#### EXERCISE REQUIREMENTS:
There is one span to output from the data below: the lines starting at the line with "path_type = input-to-reg" and ending at the line with "row8 = net pop, m_btb_ctrl.sv:36". Output it exactly, ends included, nothing more.

*** Opening DATA FOR THIS TASK ***

## config.mk

```make
export PLATFORM = sky130hd
export DESIGN_NAME = m_btb_ctrl
export DESIGN_NICKNAME = d
export VERILOG_FILES = /design/src/rtl/btb_pkg.sv /design/src/rtl/m_btb_fifo.sv /design/src/rtl/m_btb_ctrl.sv
export SDC_FILE = /design/constraint.sdc
export NUM_CORES = 1
export LEC_CHECK = 0
export CORE_MARGIN = 8
export CORE_UTILIZATION = 35
export DETAILED_ROUTE_END_ITERATION = 12
export PLACE_DENSITY = 0.54
export SYNTH_ARGS = -nofsm -noshare
export SYNTH_HDL_FRONTEND = slang
export SYNTH_HIERARCHICAL = 1
export SYNTH_SLANG_ARGS = --single-unit
```

## constraint.sdc

```tcl
create_clock -name w_clock -period 2.8 [get_ports w_clock]
set_input_delay 0.7 -clock w_clock [delete_from_list [all_inputs] [get_ports w_clock]]
set_output_delay 0.7 -clock w_clock [all_outputs]
set_load 0.01 [all_outputs]
```

## src/rtl/btb_pkg.sv

```systemverilog
// Shared types and constants for the BTB update/maintenance controller.
package btb_pkg;

    localparam int unsigned BTB_IDX_W   = 5;
    localparam int unsigned BTB_TAG_W   = 25;
    localparam int unsigned BTB_TGT_W   = 32;
    localparam int unsigned BTB_ENTRY_W = 58;
    localparam int unsigned BTB_REC_W   = BTB_IDX_W + BTB_ENTRY_W;
    localparam int unsigned BTB_ENTRIES = 32;

    typedef struct packed {
        logic [BTB_IDX_W-1:0]   idx;
        logic [BTB_ENTRY_W-1:0] entry;
    } btb_rec_t;

    typedef enum logic {
        IDLE,
        SWEEP
    } btb_state_e;

    // Taken branches install {1, tag, target}; not-taken hits invalidate the entry.
    function automatic btb_rec_t btb_make_rec(input logic [31:0] pc, input logic [31:0] tgt,
                                              input logic taken);
        btb_rec_t rec;
        rec.idx   = pc[6:2];
        rec.entry = taken ? {1'b1, pc[31:7], tgt} : {1'b0, pc[31:7], 32'h0};
        return rec;
    endfunction

endpackage

```

## src/rtl/m_btb_fifo.sv

```systemverilog
// Synchronous FIFO for pending BTB update records, with a one-cycle clear.
module m_btb_fifo
    import btb_pkg::*;
#(
    parameter int unsigned Depth = 4,
    parameter int unsigned Width = BTB_REC_W,
    parameter int unsigned CntW  = 3
) (
    input  logic             clk_i,
    input  logic             rst_i,
    input  logic             push_i,
    input  logic             pop_i,
    input  logic             clr_i,
    input  logic [Width-1:0] wdata_i,
    output logic [Width-1:0] rdata_o,
    output logic             full_o,
    output logic             empty_o,
    output logic [CntW-1:0]  count_o
);

    localparam int unsigned PtrW = $clog2(Depth);

    logic [Width-1:0] mem_q [Depth];
    logic [Width-1:0] mem_d [Depth];
    logic [PtrW-1:0]  wptr_q, wptr_d;
    logic [PtrW-1:0]  rptr_q, rptr_d;
    logic [CntW-1:0]  cnt_q, cnt_d;
    logic             do_push;
    logic             do_pop;

    assign full_o  = (cnt_q == CntW'(Depth));
    assign empty_o = (cnt_q == '0);
    assign count_o = cnt_q;
    assign rdata_o = mem_q[rptr_q];

    assign do_push = push_i & ~full_o;
    assign do_pop  = pop_i & ~empty_o & ~clr_i;

    // A push in the clear cycle lands in the freshly emptied FIFO.
    always_comb begin
        mem_d  = mem_q;
        wptr_d = wptr_q;
        rptr_d = rptr_q;
        cnt_d  = cnt_q;
        if (clr_i) begin
            wptr_d = '0;
            rptr_d = '0;
            cnt_d  = '0;
        end
        if (do_pop) begin
            rptr_d = rptr_q + PtrW'(1);
        end
        if (do_push) begin
            mem_d[wptr_d] = wdata_i;
            wptr_d        = wptr_d + PtrW'(1);
        end
        cnt_d = cnt_d + CntW'(do_push) - CntW'(do_pop);
    end

    always_ff @(posedge clk_i) begin
        if (rst_i) begin
            wptr_q <= '0;
            rptr_q <= '0;
            cnt_q  <= '0;
        end else begin
            wptr_q <= wptr_d;
            rptr_q <= rptr_d;
            cnt_q  <= cnt_d;
        end
    end

    always_ff @(posedge clk_i) begin
        mem_q <= mem_d;
    end

endmodule

```

## src/rtl/m_btb_ctrl.sv

```systemverilog
// BTB update filter, update queue and invalidate sweep driving the BTB write port.
// Optional BTB_BYPASS_EN: an idle, empty controller loads accepted records straight to the port.
module m_btb_ctrl
    import btb_pkg::*;
#(
    parameter int unsigned QDEPTH = 4,
    parameter int unsigned CW     = 3
) (
    input  logic                   w_clock,
    input  logic                   w_reset,
    input  logic                   w_rv,
    input  logic [31:0]            w_rpc,
    input  logic [31:0]            w_rtgt,
    input  logic                   w_rtaken,
    input  logic                   w_rhit,
    output logic                   w_rready,
    input  logic                   w_flush,
    output logic                   w_busy,
    output logic                   w_we,
    output logic [BTB_IDX_W-1:0]   w_wa,
    output logic [BTB_ENTRY_W-1:0] w_wd,
    output logic [CW-1:0]          w_qcnt,
    output logic                   w_drop
);

    btb_state_e             state_q, state_d;
    logic [BTB_IDX_W-1:0]   idx_q, idx_d;
    logic                   we_q, we_d;
    logic [BTB_IDX_W-1:0]   wa_q, wa_d;
    logic [BTB_ENTRY_W-1:0] wd_q, wd_d;
    logic                   drop_q, drop_d;

    logic     need;
    logic     accept;
    logic     push;
    logic     pop;
    logic     clr;
    logic     fifo_full;
    logic     fifo_empty;
    btb_rec_t in_rec;
    btb_rec_t head_rec;
    logic     unused_pc;

    assign unused_pc = ^w_rpc[1:0];

    assign need     = w_rv & (w_rtaken | w_rhit);
    assign w_rready = ~fifo_full;
    assign accept   = need & w_rready;
    assign in_rec   = btb_make_rec(w_rpc, w_rtgt, w_rtaken);
    assign drop_d   = need & ~w_rready;

    m_btb_fifo #(
        .Depth (QDEPTH),
        .Width (BTB_REC_W),
        .CntW  (CW)
    ) u_fifo (
        .clk_i   (w_clock),
        .rst_i   (w_reset),
        .push_i  (push),
        .pop_i   (pop),
        .clr_i   (clr),
        .wdata_i (in_rec),
        .rdata_o (head_rec),
        .full_o  (fifo_full),
        .empty_o (fifo_empty),
        .count_o (w_qcnt)
    );

    always_comb begin
        state_d = state_q;
        idx_d   = idx_q;
        we_d    = 1'b0;
        wa_d    = wa_q;
        wd_d    = wd_q;
        pop     = 1'b0;
        clr     = 1'b0;
        push    = accept;
        case (state_q)
            IDLE: begin
                // Flush wins over a pending pop so no stale record slips out ahead of the sweep.
                if (w_flush) begin
                    state_d = SWEEP;
                    idx_d   = '0;
                    clr     = 1'b1;
                end else if (!fifo_empty) begin
                    pop  = 1'b1;
                    we_d = 1'b1;
                    wa_d = head_rec.idx;
                    wd_d = head_rec.entry;
                end
`ifdef BTB_BYPASS_EN
                else if (accept) begin
                    push = 1'b0;
                    we_d = 1'b1;
                    wa_d = in_rec.idx;
                    wd_d = in_rec.entry;
                end
`endif
            end
            SWEEP: begin
                we_d  = 1'b1;
                wa_d  = idx_q;
                wd_d  = '0;
                idx_d = idx_q + BTB_IDX_W'(1);
                if (idx_q == BTB_IDX_W'(BTB_ENTRIES - 1)) begin
                    state_d = IDLE;
                end
            end
        endcase
    end

    always_ff @(posedge w_clock) begin
        if (w_reset) begin
            state_q <= SWEEP;
            idx_q   <= '0;
            we_q    <= 1'b0;
            wa_q    <= '0;
            wd_q    <= '0;
            drop_q  <= 1'b0;
        end else begin
            state_q <= state_d;
            idx_q   <= idx_d;
            we_q    <= we_d;
            wa_q    <= wa_d;
            wd_q    <= wd_d;
            drop_q  <= drop_d;
        end
    end

    assign w_busy = (state_q == SWEEP);
    assign w_we   = we_q;
    assign w_wa   = wa_q;
    assign w_wd   = wd_q;
    assign w_drop = drop_q;

endmodule

```

; After elaboration in Yosys (flattened, before gate mapping)
; Cells that the tools add are included.
; Widths: inputs -> output; s select.
[totals]
ff_bits = 330
latch_bits = 0
ramBits = 0
mem_bits_ro = 0
word_cells = 71
n_memories = 0
[op_classes]
addsub = 5
multipliers = 0
div = 0
n_lt_le_gt_ge = 3
n_eq_ne = 5
n_shift = 0
mux = 28
n_bitwise = 13
n_reduce_logical = 4
[ops]
columns = operator, count
row1 = $bwmux 252, 1
row2 = $mux 63, 3
row3 = $mux 58, 3
row4 = $bmux 63 s2, 1
row5 = $demux 63 s2, 1
row6 = $pmux 58 s2, 1
row7 = $pmux 5 s2, 2
row8 = $mux 5, 3
row9 = $mux 2, 4
row10 = $and 1x1->1, 6
row11 = $ge 3x3->1 const B, 2
row12 = $mux 1, 6
row13 = $ne 2x2->1 const B, 3
row14 = $not 2->3, 2
row15 = $add 5x1->5 const B, 1
row16 = $eq 5x5->1 const B, 1
row17 = $add 2x1->2 const B, 2
row18 = $not 1->1, 4
row19 = $pmux 1 s2, 2
row20 = $add 3x1->3, 1
row21 = $eq 3x3->1 const B, 1
row22 = $logic_not 3->1, 1
row23 = $lt 3x1->1 const B, 1
row24 = $mux 3, 1
row25 = other kinds (5), 5

; Longest topological paths before layout
; Gate-level depths: netlist of the first run.
[depth]
word_depth = 9
depth_mapped = 10

; Modules after synthesis
; The synthesis of the first run kept the hierarchy.
[modules_own_cells]
columns = module, n_inst, cells_per_inst, area_each_um2
row1 = m_btb_fifo, 1, 380, 9549.2
row2 = m_btb_ctrl, 1, 355, 2801.4

; Worst setup path after synthesis of the first run
; OpenSTA, ideal clock, no wires.
[synth_path]
path_type = input-to-reg
from = input port w_flush
to = register u_fifo/mem_q[126] (netlist name), enable pin
setup_time_ps = 392
t_arrival_ps = 2400
setup_slack_ps = 8
path_stages = 7
n_path_buf = 2
path_cell_list = buf_4 -> nor2b_1 -> buf_6 -> nand2b_1 -> inv_1 -> ha_1 -> and3_2
[synth_rtl]
columns = element, line_no
row1 = start: declaration, m_btb_ctrl.sv:17  ; input logic w_flush,
row2 = end signal: assignment, m_btb_fifo.sv:73  ; mem_q <= mem_d;
row3 = end: declaration, m_btb_fifo.sv:23  ; logic [Width-1:0] mem_q [Depth];

; Worst setup path in the final report of the first run
[layout_path]
from = register u_fifo.cnt_q[2] (netlist: u_fifo/count_o[2])
to = register u_fifo.cnt_q[2] (netlist: u_fifo/count_o[2])
[layout_via]
elab_chain_cells = 7
[layout_rtl]
columns = element, line_no
row1 = start: declaration, m_btb_fifo.sv:27  ; logic [CntW-1:0] cnt_q, cnt_d;
row2 = start signal: assignment, m_btb_fifo.sv:68  ; cnt_q <= cnt_d;
row3 = $logic_not 3->1, m_btb_fifo.sv:32  ; assign empty_o = (cnt_q == '0);
row4 = net fifo_empty, m_btb_ctrl.sv:39  ; logic fifo_empty;
row5 = $mux 1, m_btb_ctrl.sv:85  ; end else if (!fifo_empty) begin
row6 = $mux 1, m_btb_ctrl.sv:81  ; if (w_flush) begin
row7 = $mux 1, m_btb_ctrl.sv:78  ; case (state_q)
row8 = net pop, m_btb_ctrl.sv:36  ; logic pop;
row9 = $and 1x1->1 (2 in a row), m_btb_fifo.sv:37  ; assign do_pop = pop_i & ~empty_o & ~clr_i;
row10 = $sub 3x1->3, m_btb_fifo.sv:57  ; cnt_d = cnt_d + CntW'(do_push) - CntW'(do_pop);
; The timed path passes the listed nets, and every way through them passes these cells.
; A chain may end at the register's enable or synchronous reset.

==> reports/qor.txt, run 1 <==
====================================================================================================
All-Layer GR Usage ....................................................................        12.9%
First DRT Iteration DRCs ..............................................................          360
Gp weighted congestion ................................................................        0.702
Buffer cell driving the clock tree root ............................................... sky130_fd_sc_hd__clkbuf_16
Worst setup path class ................................................................      reg2reg
Number of warnings reported in the yosys synthesis log ................................            6
Starting Density ......................................................................        35.1%
Run status ............................................................................ complete, no violations
Mux share of post-synthesis cell area .................................................        11.6%
IR drop worst, VDD ....................................................................     0.342 mV
Share of post-route cells with drive strength above 1 .................................        18.1%
Largest buffer count on any clock path ................................................            3
Post-layout instance count excluding filler cells .....................................         1395
Largest net degree at the start of global routing .....................................           47
FF+latch count, synth .................................................................          330
Number of library cell types mapped by synthesis ......................................           41
Floorplan die area ....................................................................   0.0416 mm2
Simple-gate share of the synthesized area .............................................        7.50%
Post-synth EDFFs ......................................................................          252
Clock-pin slew reported for the worst setup and hold paths after clock tree synthesis .      0.06 ns
Boundary Pins .........................................................................          140
Library cell appearing most often on the critical path ................................ sky130_fd_sc_hd__nor3_1
Startpoint type of the worst setup path ...............................................    flip-flop
Number of sinks handled by clock tree synthesis .......................................          330
Pleak .................................................................................      5.02 nW
Max Cap Violations ....................................................................            0
Type of destination of the critical path ..............................................    flip-flop
Fmax ..................................................................................      403 MHz
Required arrival time at the worst endpoint ...........................................      3.17 ns
Initial antenna violation count .......................................................            1
Area overhead of the layout relative to synthesis .....................................        27.4%
Min-delay worst type ..................................................................      reg2reg
Number of nets produced by synthesis ..................................................          814
Main combinational cell family by area after synthesis ................................ multiplexers
Worst path setup slack after routing ..................................................     0.317 ns
Buffering stage count on the worst path with inverters included .......................            1
Number of iterations in the first detailed-routing pass ...............................            4
Final worst-path cycle share ..........................................................        88.7%
Setup WS pre-CTS ......................................................................   -0.0814 ns
Synth async-reset ratio ...............................................................           0%
Hold violation total from the final report ............................................            0
Wire per inst .........................................................................      19.4 um
Total number of vias ..................................................................         6573
Total instance count after detailed placement .........................................         1331
Layout net count ......................................................................          986
CP top delay family ...................................................................  adder cells
Placeable core region .................................................................   0.0351 mm2
Fraction of the mapped netlist area in compound gates .................................        3.56%
Filler cell count .....................................................................         3110
H-tree levels .........................................................................            2
Fraction of the mapped netlist area in adder cells ....................................       0.973%
Remaining Overflow, GRT ...............................................................            0
Crit path DAT .........................................................................      2.86 ns
Antenna diodes ........................................................................            0
Horizontal die dimension ..............................................................       204 um
Floorplan die height ..................................................................       204 um
Setup Skew ............................................................................    0.0132 ns
Actual transition at the worst max-transition pin .....................................     0.510 ns
First-pass GRT wire length ............................................................      41.4 mm
Count of buffers inserted at the top-level ports ......................................          137
Cell count after synthesis ............................................................          735
Final critical delay including setup and external delays ..............................      2.48 ns
DRC Markers ...........................................................................            0
Peak per-stage delay on the critical path .............................................      0.46 ns
Placement row count ...................................................................           69
Most used flip-flop cell after synthesis .............................................. sky130_fd_sc_hd__edfxtp_1
CTS tree ..............................................................................          yes
Xor/xnor share of the synthesized area ................................................       0.213%
Netlist Area Pre-Place ................................................................   0.0124 mm2
Unrepaired setup endpoints after global routing .......................................           no
Post-synthesis area per instance ......................................................     16.8 um2
Sequential element share of the synthesized area ......................................        73.9%
Tightest slew margin relative to the limit ............................................        66.0%
Antenna Nets Post-Route ...............................................................            0
Max Slew Vio Count ....................................................................            0
Cell type of the slowest stage on the worst timing path ............................... sky130_fd_sc_hd__fa_1
Number of hold buffers added after CTS ................................................            0
Critical path, cell by cell ........................................................... nor3_1, nor3_1, o31ai_1, nor2_1, ha_1, inv_1, ha_1, fa_1, nor3_1, nor3_1
Clock network latency to the later pin of the worst-skew pair .........................      0.51 ns
HPWL after DPL ........................................................................      17.8 mm
Final wirelength ......................................................................      27.0 mm
Final-layout worst hold slack .........................................................     0.452 ns
Number of global-route vias before repair .............................................         6907
Total Power ...........................................................................      11.1 mW
PwrDens ...............................................................................   703 mW/mm2
Worst-path maximum fanout .............................................................            6
Via-to-Cell Ratio .....................................................................         4.71
Post-CTS setup buffers ................................................................            0
Setup violation total in the final timing report ......................................            0
Total clock buffers created by CTS ....................................................           35
====================================================================================================
==> what timing repair did <==
item	4_1_cts	5_1_grt
endpoints found under the hold margin	0	0
resized for setup	2	1
setup endpoints to repair	1	1
==> path summary, 6_finish.rpt <==
| path | slack, ns | end | depth (start not counted) | from |
|---|---|---|---|---|
| max reg2reg | 0.32 | u_fifo/count_o[2] | 10 | u_fifo/count_o[2] |
| max | 0.32 | u_fifo/count_o[2] | 10 | u_fifo/count_o[2] |
| min | 0.45 | w_wd[39] | 2 | w_wd[39] |
| min reg2reg | 0.45 | w_wd[39] | 2 | w_wd[39] |
==> where the power goes <==
group | total, mW | internal [mW] | switching [mW]
Combinational | 1.02 | 0.444 | 0.571
Sequential | 5.61 | 5.55 | 0.0631
Clock | 4.45 | 2.65 | 1.79
Total | 11.1 | 8.64 | 2.43
==> stage by stage <==
step | util (%) | area [um2] | TNS [ns]
after floorplan | - | 12400 | 0
after global placement | 41.6 | 14600 | -0.112
after detailed placement | 41.6 | 14600 | -0.0814
after CTS | 44.8 | 15700 | 0
after global routing | 44.8 | 15700 | 0
final | 44.8 | 15700 | 0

*** Closing DATA FOR THIS TASK ***

#### SOLUTION BELOW:
path_type = input-to-reg
from = input port w_flush
to = register u_fifo/mem_q[126] (netlist name), enable pin
setup_time_ps = 392
t_arrival_ps = 2400
setup_slack_ps = 8
path_stages = 7
n_path_buf = 2
path_cell_list = buf_4 -> nor2b_1 -> buf_6 -> nand2b_1 -> inv_1 -> ha_1 -> and3_2
[synth_rtl]
columns = element, line_no
row1 = start: declaration, m_btb_ctrl.sv:17  ; input logic w_flush,
row2 = end signal: assignment, m_btb_fifo.sv:73  ; mem_q <= mem_d;
row3 = end: declaration, m_btb_fifo.sv:23  ; logic [Width-1:0] mem_q [Depth];

; Worst setup path in the final report of the first run
[layout_path]
from = register u_fifo.cnt_q[2] (netlist: u_fifo/count_o[2])
to = register u_fifo.cnt_q[2] (netlist: u_fifo/count_o[2])
[layout_via]
elab_chain_cells = 7
[layout_rtl]
columns = element, line_no
row1 = start: declaration, m_btb_fifo.sv:27  ; logic [CntW-1:0] cnt_q, cnt_d;
row2 = start signal: assignment, m_btb_fifo.sv:68  ; cnt_q <= cnt_d;
row3 = $logic_not 3->1, m_btb_fifo.sv:32  ; assign empty_o = (cnt_q == '0);
row4 = net fifo_empty, m_btb_ctrl.sv:39  ; logic fifo_empty;
row5 = $mux 1, m_btb_ctrl.sv:85  ; end else if (!fifo_empty) begin
row6 = $mux 1, m_btb_ctrl.sv:81  ; if (w_flush) begin
row7 = $mux 1, m_btb_ctrl.sv:78  ; case (state_q)
row8 = net pop, m_btb_ctrl.sv:36  ; logic pop;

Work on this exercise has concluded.